L’initiative chinoise «Une ceinture, une route» (OBOR), est un projet effarant. Plusieurs milliers de milliards de dollars investis dans un réseau de routes commerciales terrestres, aériennes et maritimes ouvert à plus de 76 nations. Un concept clé de la politique étrangère de la Chine. Alors que des interrogations et des questions diviseraient l’Europe sur la pertinence et l’utilité  d’adhérer à un tel projet ; le président chinois, Xi Jinping, le temps d’une visite ce jeudi prenait le temps de rassurer.

La Chine, champion du libre échange mondial

Alors que le président Donald Trump privilégie son ‘’America first’’ en réduisant l’engagement des États-Unis dans les traités et autres accords commerciaux internationaux ; la Chine elle lançait en automne 2013, un cadre nouveau d’échanges économique. L’Initiative « Une ceinture, une route» OBOR, une sorte de nouvelle route de la soie ; du nom de ce commerce du XIXe siècle qui envoyait vers l’ouest papier, poudre à canon, porcelaine et épices et ramenait chevaux, tapis et couvertures en laine, or, argent et verre.

Cependant, l’OBOR, selon les observateurs ne serait  pas une politique officielle ni une stratégie bien définie, mais plutôt un cadre conceptuel très large pour les politiques visant à contribuer à une plus grande intégration économique en Asie, entre l’Asie et l’Europe et entre l’Asie et l’Afrique à travers une diversité d’activités et de projets. Au cœur d’OBOR se trouve une approche stratégique du développement des infrastructures au sens large ; qu’elles soient de transport, d’énergie ou de télécommunication.

Quand Xi Jinping se veut rassurant

La visite européenne de Xi Jinping ne serait donc pas fortuite. L’Union européenne considère la Chine comme un rival commercial et n’est pas peu effrayée de tant d’audace. Le montant des investissements surtout, 1.3 millions de milliards de USD n’est pas anodin. Et l’Italie qui fait un pied de nez à l’union. L’UE est sensé adopté dans les jours qui suivent une résolution commune pour tenter de contrer l’hégémonie commerciale chinoise parce que ne voulant pas être pour la Chine une sorte de colonie.

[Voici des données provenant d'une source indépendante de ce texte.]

From an optimization exercise on the open Yosys and OpenROAD flow, aimed at small area and a short achievable clock period; shortcuts taken in it are not production practice.
The RTL was checked by simulation tests, not by an equivalence proof against the original design.

==> run a <==
## cache_unit
module cache_unit (
  input  logic                clk,
  input  logic                reset,
  input  logic                update,
  input  logic [31:0]         addr,
  input  logic [WORD_W-1:0]   wdata,
  input  logic [LINE_W-1:0]   fill_data,
  input  logic                memwrite,
  input  logic [IDX_W-1:0]    dbg_line,
  input  logic [OFF_W-1:0]    dbg_word,
  output logic [WORD_W-1:0]   dbg_data,
  output logic                dbg_dirty,
  output logic [WORD_W-1:0]   rdata,
  output logic                miss,
  output logic                victim_dirty,
  output logic [LINE_W-1:0]   wb_data,
  output logic [BLK_W-1:0]    wb_addr
);
==> module cache_unit, before the edit <==
module cache_unit (
  input  logic                clk,
  input  logic                reset,
  input  logic                update,
  input  logic [31:0]         addr,
  input  logic [WORD_W-1:0]   wdata,
  input  logic [LINE_W-1:0]   fill_data,
  input  logic                memwrite,
  input  logic [IDX_W-1:0]    dbg_line,
  input  logic [OFF_W-1:0]    dbg_word,
  output logic [WORD_W-1:0]   dbg_data,
  output logic                dbg_dirty,
  output logic [WORD_W-1:0]   rdata,
  output logic                miss,
  output logic                victim_dirty,
  output logic [LINE_W-1:0]   wb_data,
  output logic [BLK_W-1:0]    wb_addr
);
  logic [LINES-1:0]                          valid_q;
  logic [LINES-1:0]                          dirty_q;
  logic [LINES-1:0][TAG_W-1:0]               tag_q;
  logic [LINES*LINE_W-1:0]                   data_q;
  logic [OFF_W-1:0] off;
  logic [IDX_W-1:0] idx;
  logic [TAG_W-1:0] tag;
  logic             unused_addr_hi;
  assign off = addr[OFF_W-1:0];
  assign idx = addr[OFF_W +: IDX_W];
  assign tag = addr[OFF_W+IDX_W +: TAG_W];
  assign unused_addr_hi = ^addr[31:OFF_W+IDX_W+TAG_W];
  logic [LINES-1:0] sel, dsel;
  always_comb begin
    for (int i = 0; i < LINES; i++) begin
      sel[i]  = valid_q[i] && (idx == IDX_W'(i));
      dsel[i] = valid_q[i] && (dbg_line == IDX_W'(i));
    end
  end
  logic [TAG_W-1:0]  cur_tag;
  logic              cur_dirty;
  logic [LINE_W-1:0] cur_data;
  always_comb begin
    cur_tag   = '0;
    cur_dirty = 1'b0;
    cur_data  = '0;
    for (int i = 0; i < LINES; i++) begin
      cur_tag   = cur_tag   | ({TAG_W{sel[i]}} & tag_q[i]);
      cur_dirty = cur_dirty | (sel[i] & dirty_q[i]);
      cur_data  = cur_data  | ({LINE_W{sel[i]}} & data_q[i*LINE_W +: LINE_W]);
    end
  end
  logic hit;
  assign hit          = (|sel) && (cur_tag == tag);
  assign miss         = !hit;
  assign victim_dirty = cur_dirty;
  assign wb_data      = cur_data;
  assign wb_addr      = {cur_tag, idx};
  assign rdata        = cur_data[off*WORD_W +: WORD_W];
  logic [WORD_W-1:0] dbg_acc;
  logic              dbg_d;
  always_comb begin
    dbg_acc = '0;
    dbg_d   = 1'b0;
    for (int i = 0; i < LINES; i++) begin
      dbg_d = dbg_d | (dsel[i] & dirty_q[i]);
      for (int w = 0; w < WORDS; w++)
        dbg_acc = dbg_acc | ({WORD_W{dsel[i] && (dbg_word == OFF_W'(w))}} & data_q[(i*WORDS+w)*WORD_W +: WORD_W]);
    end
  end
  assign dbg_data  = dbg_acc;
  assign dbg_dirty = dbg_d;
  logic store;
  assign store = memwrite && hit;
  logic [WORDS-1:0][WORD_W-1:0] src;
  always_comb
    for (int w = 0; w < WORDS; w++)
      src[w] = update ? fill_data[w*WORD_W +: WORD_W] : wdata;
  always_ff @(posedge clk or posedge reset) begin
    if (reset) valid_q <= '0;
    else begin
      for (int i = 0; i < LINES; i++)
        if (update && idx == IDX_W'(i)) valid_q[i] <= 1'b1;
    end
  end
  always_ff @(posedge clk) begin
    for (int i = 0; i < LINES; i++) begin
      if (idx == IDX_W'(i)) begin
        if (update) begin
          dirty_q[i] <= 1'b0;
          tag_q[i]   <= tag;
        end else if (store) begin
          dirty_q[i] <= 1'b1;
        end
      end
      for (int w = 0; w < WORDS; w++)
        if (idx == IDX_W'(i) && (update || (store && off == OFF_W'(w))))
          data_q[(i*WORDS+w)*WORD_W +: WORD_W] <= src[w];
    end
  end
endmodule
export LEC_CHECK = 0
export CAP_MARGIN = 20
export CORE_MARGIN = 2
export CORE_UTILIZATION = 60
export CTS_BUF_LIST = sky130_fd_sc_hd__clkbuf_8
export SLEW_MARGIN = 20
create_clock -name core_clock -period 5.0 [get_ports {clk}]
standard.sh (not shown) runs the stock make flow with config.mk's settings and CLKGATE_MAP_FILE= SYNTH_SCRIPT=/design/flow/synth_recipe.tcl, a recipe that flattens the netlist after the stock synthesis.
==> flow/flow/run.sh <==
#!/bin/bash
set -euo pipefail
export BUFFER_PORTS_ARGS="-buffer_cell sky130_fd_sc_hd__buf_1"
bash standard.sh finish > flow_standard.log 2>&1
==> run b: changes against run a <==
--- a/flow/design.v
+++ b/flow/design.v
@@ -29,2 +29,40 @@
 import cache_pkg::*;
+module cu_nand2 (input logic a, b, output logic y);
+  assign y = ~(a & b);
+endmodule
+module cu_sel4 (input logic [3:0] s, input logic [3:0] d, output logic y);
+  assign y = ~(~((s[0] & d[0]) | (s[1] & d[1])) & ~((s[2] & d[2]) | (s[3] & d[3])));
+endmodule
+module cu_nor2 (input logic a, b, output logic y);
+  assign y = ~(a | b);
+endmodule
+module cu_sel16 (input logic [15:0] s, input logic [15:0] d, output logic y);
+  logic [3:0] p;
+  logic [1:0] q;
+  for (genvar k = 0; k < 4; k++) begin : g_q
+    cu_sel4 u_s (.s(s[4*k +: 4]), .d(d[4*k +: 4]), .y(p[k]));
+  end
+  cu_nor2  u_n0 (.a(p[0]), .b(p[1]), .y(q[0]));
+  cu_nor2  u_n1 (.a(p[2]), .b(p[3]), .y(q[1]));
+  cu_nand2 u_o  (.a(q[0]), .b(q[1]), .y(y));
+endmodule
+module cu_dec4v (input logic [1:0] a, input logic [3:0] v, output logic [3:0] s);
+  assign s[0] = v[0] & ~a[1] & ~a[0];
+  assign s[1] = v[1] & ~a[1] &  a[0];
+  assign s[2] = v[2] &  a[1] & ~a[0];
+  assign s[3] = v[3] &  a[1] &  a[0];
+endmodule
+module cu_dec4 (input logic [1:0] a, output logic [3:0] s);
+  assign s[0] = ~a[1] & ~a[0];
+  assign s[1] = ~a[1] &  a[0];
+  assign s[2] =  a[1] & ~a[0];
+  assign s[3] =  a[1] &  a[0];
+endmodule
+module cu_dec16v (input logic [1:0] l, input logic [1:0] wd, input logic [3:0] v,
+                  output logic [15:0] s);
+  always_comb
+    for (int i = 0; i < 4; i++)
+      for (int w = 0; w < 4; w++)
+        s[4*i+w] = v[i] & (l == 2'(i)) & (wd == 2'(w));
+endmodule
 module cache_unit (
@@ -47,6 +85,6 @@
 );
-  logic [LINES-1:0]                          valid_q;
-  logic [LINES-1:0]                          dirty_q;
-  logic [LINES-1:0][TAG_W-1:0]               tag_q;
-  logic [LINES*LINE_W-1:0]                   data_q;
+  logic [LINES-1:0]             valid_q;
+  logic [LINES-1:0]             dirty_q;
+  logic [LINES-1:0][TAG_W-1:0]  tag_q;
+  logic [LINES*LINE_W-1:0]      data_q;    
   logic [OFF_W-1:0] off;
@@ -59,8 +97,17 @@
   assign unused_addr_hi = ^addr[31:OFF_W+IDX_W+TAG_W];
-  logic [LINES-1:0] sel, dsel;
-  always_comb begin
-    for (int i = 0; i < LINES; i++) begin
-      sel[i]  = valid_q[i] && (idx == IDX_W'(i));
-      dsel[i] = valid_q[i] && (dbg_line == IDX_W'(i));
-    end
+  localparam int NSEL = 8;
+  localparam int NDBG = 2;
+  logic [LINES-1:0] sel;           
+  logic [NSEL-1:0][LINES-1:0] wsel;
+  logic [NDBG-1:0][WORDS-1:0] osel;
+  logic [NDBG-1:0][LINES*WORDS-1:0] dsel;
+  always_comb
+    for (int i = 0; i < LINES; i++)
+      sel[i] = valid_q[i] && (idx == IDX_W'(i));
+  for (genvar g = 0; g < NSEL; g++) begin : g_sel
+    cu_dec4v u_dec (.a(idx), .v(valid_q), .s(wsel[g]));
+  end
+  for (genvar g = 0; g < NDBG; g++) begin : g_dsel
+    cu_dec4  u_odec (.a(off), .s(osel[g]));
+    cu_dec16v u_ddec (.l(dbg_line), .wd(dbg_word), .v(valid_q), .s(dsel[g]));
   end
@@ -68,3 +115,3 @@
   logic              cur_dirty;
-  logic [LINE_W-1:0] cur_data;
+  logic              dbg_d;
   always_comb begin
@@ -72,3 +119,3 @@
     cur_dirty = 1'b0;
-    cur_data  = '0;
+    dbg_d     = 1'b0;
     for (int i = 0; i < LINES; i++) begin
@@ -76,7 +123,30 @@
       cur_dirty = cur_dirty | (sel[i] & dirty_q[i]);
-      cur_data  = cur_data  | ({LINE_W{sel[i]}} & data_q[i*LINE_W +: LINE_W]);
+      dbg_d     = dbg_d | (valid_q[i] && (dbg_line == IDX_W'(i)) && dirty_q[i]);
     end
   end
-  logic hit;
-  assign hit          = (|sel) && (cur_tag == tag);
+  logic [LINE_W-1:0] cur_data;
+  for (genvar b = 0; b < LINE_W; b++) begin : g_wb
+    cu_sel4 u_wb (.s(wsel[b/(LINE_W/NSEL)]),
+                  .d({data_q[3*LINE_W+b], data_q[2*LINE_W+b], data_q[LINE_W+b], data_q[b]}),
+                  .y(cur_data[b]));
+  end
+  for (genvar b = 0; b < WORD_W; b++) begin : g_rd
+    cu_sel4 u_rd (.s(osel[b/(WORD_W/NDBG)]),
+                  .d({cur_data[3*WORD_W+b], cur_data[2*WORD_W+b], cur_data[WORD_W+b], cur_data[b]}),
+                  .y(rdata[b]));
+    logic [LINES*WORDS-1:0] dcol;
+    for (genvar k = 0; k < LINES*WORDS; k++) begin : g_col
+      assign dcol[k] = data_q[k*WORD_W+b];
+    end
+    cu_sel16 u_dbg (.s(dsel[b/(WORD_W/NDBG)]), .d(dcol), .y(dbg_data[b]));
+  end
+  logic [LINES-1:0] lhit;
+  logic             hit;
+  always_comb begin
+    hit = 1'b0;
+    for (int i = 0; i < LINES; i++) begin
+      lhit[i] = valid_q[i] && (tag_q[i] == tag);
+      hit     = hit | (lhit[i] && (idx == IDX_W'(i)));
+    end
+  end
   assign miss         = !hit;
@@ -85,18 +155,3 @@
   assign wb_addr      = {cur_tag, idx};
-  assign rdata        = cur_data[off*WORD_W +: WORD_W];
-  logic [WORD_W-1:0] dbg_acc;
-  logic              dbg_d;
-  always_comb begin
-    dbg_acc = '0;
-    dbg_d   = 1'b0;
-    for (int i = 0; i < LINES; i++) begin
-      dbg_d = dbg_d | (dsel[i] & dirty_q[i]);
-      for (int w = 0; w < WORDS; w++)
-        dbg_acc = dbg_acc | ({WORD_W{dsel[i] && (dbg_word == OFF_W'(w))}} & data_q[(i*WORDS+w)*WORD_W +: WORD_W]);
-    end
-  end
-  assign dbg_data  = dbg_acc;
-  assign dbg_dirty = dbg_d;
-  logic store;
-  assign store = memwrite && hit;
+  assign dbg_dirty    = dbg_d;
   logic [WORDS-1:0][WORD_W-1:0] src;
@@ -118,3 +173,3 @@
           tag_q[i]   <= tag;
-        end else if (store) begin
+        end else if (memwrite && lhit[i]) begin
           dirty_q[i] <= 1'b1;
@@ -123,3 +178,3 @@
       for (int w = 0; w < WORDS; w++)
-        if (idx == IDX_W'(i) && (update || (store && off == OFF_W'(w))))
+        if (idx == IDX_W'(i) && (update || (memwrite && lhit[i] && off == OFF_W'(w))))
           data_q[(i*WORDS+w)*WORD_W +: WORD_W] <= src[w];
--- a/flow/config.mk
+++ b/flow/config.mk
@@ -7,3 +7,3 @@
 export LEC_CHECK = 0
-export CAP_MARGIN = 20
+export CAP_MARGIN = 50
 export CORE_MARGIN = 2
@@ -11,2 +11,7 @@
 export CTS_BUF_LIST = sky130_fd_sc_hd__clkbuf_8
-export SLEW_MARGIN = 20
+export CTS_CLUSTER_DIAMETER = 70
+export CTS_CLUSTER_SIZE = 14
+export PLACE_DENSITY = 0.75
+export SETUP_SLACK_MARGIN = 1.3
+export SLEW_MARGIN = 70
+export SYNTH_HIERARCHICAL = 1
==> run c: changes against run a <==
==> flow/design.v (replaced) <==
package cache_pkg;
  localparam int LINES  = 4;
  localparam int WORDS  = 4;
  localparam int TAG_W  = 4;
  localparam int IDX_W  = 2;
  localparam int OFF_W  = 2;
  localparam int WORD_W = 32;
  localparam int LINE_W = WORDS * WORD_W;
  localparam int BLK_W  = TAG_W + IDX_W;
  typedef struct packed {
    logic              valid;
    logic              dirty;
    logic [TAG_W-1:0]  tag;
    logic [LINE_W-1:0] data;
  } line_t;
  function automatic logic [WORD_W-1:0] word_of(input logic [LINE_W-1:0] d,
                                                input logic [OFF_W-1:0]  off);
    word_of = d[off*WORD_W +: WORD_W];
  endfunction
  function automatic logic [LINE_W-1:0] put_word(input logic [LINE_W-1:0] d,
                                                 input logic [OFF_W-1:0]  off,
                                                 input logic [WORD_W-1:0] w);
    logic [LINE_W-1:0] r;
    r = d;
    r[off*WORD_W +: WORD_W] = w;
    put_word = r;
  endfunction
endpackage
import cache_pkg::*;
module cache_unit (
  input  logic                clk,
  input  logic                reset,
  input  logic                update,
  input  logic [31:0]         addr,
  input  logic [WORD_W-1:0]   wdata,
  input  logic [LINE_W-1:0]   fill_data,
  input  logic                memwrite,
  input  logic [IDX_W-1:0]    dbg_line,
  input  logic [OFF_W-1:0]    dbg_word,
  output logic [WORD_W-1:0]   dbg_data,
  output logic                dbg_dirty,
  output logic [WORD_W-1:0]   rdata,
  output logic                miss,
  output logic                victim_dirty,
  output logic [LINE_W-1:0]   wb_data,
  output logic [BLK_W-1:0]    wb_addr
);
  logic [LINES-1:0]             valid_q, valid_d;
  logic [LINES-1:0]             dirty_q, dirty_d;
  logic [LINES-1:0][TAG_W-1:0]  tag_q,   tag_d;
  logic [LINES-1:0][LINE_W-1:0] data_q,  data_d;
  logic [OFF_W-1:0] off;
  logic [IDX_W-1:0] idx;
  logic [TAG_W-1:0] tag;
  logic              cur_valid;
  logic              cur_dirty;
  logic [TAG_W-1:0]  cur_tag;
  logic [LINE_W-1:0] cur_data;
  logic             unused_addr_hi;
  logic [LINE_W-1:0] dbg_line_data;
  assign off = addr[OFF_W-1:0];
  assign idx = addr[OFF_W +: IDX_W];
  assign tag = addr[OFF_W+IDX_W +: TAG_W];
  assign unused_addr_hi = ^addr[31:OFF_W+IDX_W+TAG_W];
  assign cur_valid    = valid_q[idx];
  assign cur_dirty    = dirty_q[idx];
  assign cur_tag      = tag_q[idx];
  assign cur_data     = data_q[idx];
  assign miss         = !cur_valid || (cur_tag != tag);
  assign rdata        = cur_data[off*WORD_W +: WORD_W];
  assign victim_dirty = cur_valid && cur_dirty;
  assign wb_data      = cur_data;
  assign wb_addr      = {cur_tag, idx};
  assign dbg_line_data = data_q[dbg_line];
  assign dbg_data  = dbg_line_data[dbg_word*WORD_W +: WORD_W];
  assign dbg_dirty = dirty_q[dbg_line];
  always_comb begin
    valid_d = valid_q;
    dirty_d = dirty_q;
    tag_d   = tag_q;
    data_d  = data_q;
    if (update) begin
      valid_d[idx] = 1'b1;
      dirty_d[idx] = 1'b0;
      tag_d[idx]   = tag;
      data_d[idx]  = fill_data;
    end else if (memwrite && !miss) begin
      dirty_d[idx] = 1'b1;
      data_d[idx][off*WORD_W +: WORD_W] = wdata;
    end
  end
  always_ff @(posedge clk or posedge reset) begin
    if (reset) begin
      valid_q <= '0;
      dirty_q <= '0;
      tag_q   <= '0;
      data_q  <= '0;
    end else begin
      valid_q <= valid_d;
      dirty_q <= dirty_d;
      tag_q   <= tag_d;
      data_q  <= data_d;
    end
  end
endmodule
==> flow/run.sh (new file) <==
#!/bin/bash
# synth_recipe.tcl (not shown) runs the flow's synth.tcl, then flattens the netlist and writes it again
# the make line also repeats each setting of config.mk as NAME=value (left out here)
make -C /OpenROAD-flow-scripts/flow DESIGN_CONFIG=/design/flow/config.mk WORK_HOME=/design/flow/orfs CLKGATE_MAP_FILE= SYNTH_SCRIPT=/design/flow/synth_recipe.tcl finish
--- a/flow/config.mk
+++ b/flow/config.mk
@@ -9,4 +9,3 @@
 export CORE_MARGIN = 2
-export CORE_UTILIZATION = 60
-export CTS_BUF_LIST = sky130_fd_sc_hd__clkbuf_8
+export CORE_UTILIZATION = 40
 export SLEW_MARGIN = 20
removed: flow/flow/run.sh
removed: flow/standard.sh
==> notes <==
- Run c passed the timing, design-rule and antenna checks. Run a produced a clean layout. Run b finished clean.
- Hold slack: run a is lower than run b (0.072 ns).
- Against run b, the core utilization of run a is lower by 2.9 points.
- In run c the critical path depth is lower than in run b, by 1.
- Synthesized cell count, lowest first: run a, run b, run c.
- Between run c and run a, the lower clock-buffer cell count is in run a (gap 13).
- The lowest register-to-register slack belongs to run a, the highest to run b.
- Non-clock buffer count, highest first: run b, run c, run a.
- Of run c and run b, run c has the higher cell count (gap 49%, measured against run b).
- In run b the worst setup slack is better than in run a, by 0.64 ns.

## re-timing with driven ports
In the flow no input, the clock included, has a driving cell. The finished layouts below were timed again as built, in two steps. Step 1, drivers: a clkbuf_16 drives clk and a buf_2 each remaining input, both assumed. Step 2 moves the port delays by t, midway between the first and last clock arrival at a register: inputs arrive t later, outputs are due t later. That takes back most of the time a late clock gives input paths. a / b / c = ideal ports / drivers / drivers and shift; a / b = the first two.
run | shift t [ns] | slack for setup (ns) | worst slew at a driven data input, ns
run a | 0.711 | 0.567 / 0.540 / 0.488 | 0.05
run b | 0.695 | 1.203 / 1.119 / 1.119 | 0.13
run c | 0.685 | 0.540 / 0.508 / -0.043 | 0.18
Met with ideal ports but missed after step 2: setup timing in run c. For run c, which loses most, drivers alone change the setup slack by -0.032 ns; drivers and shift together by -0.583 ns.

Cependant, Pour Carlo Altomonte , professeur d’économie dans une université italienne, la manœuvre chinoise favorite serait de prêter de l’argent en conditionnant l’accès aux marchés locaux pour ses grandes entreprises, pour ensuite prendre des parts dans les ports et participer à leur management. En ce sens donc, les leaders italiens et français, auraient préconisé que cette initiative devrait garantir des réciprocités et de mutuels bénéfices. A ces interrogations le président chinois très paternaliste répondait que le partenariat ne pouvait qu’être que gagnant-gagnant. “la partie chinoise veut un flux ‘investissement dans les deux sens”.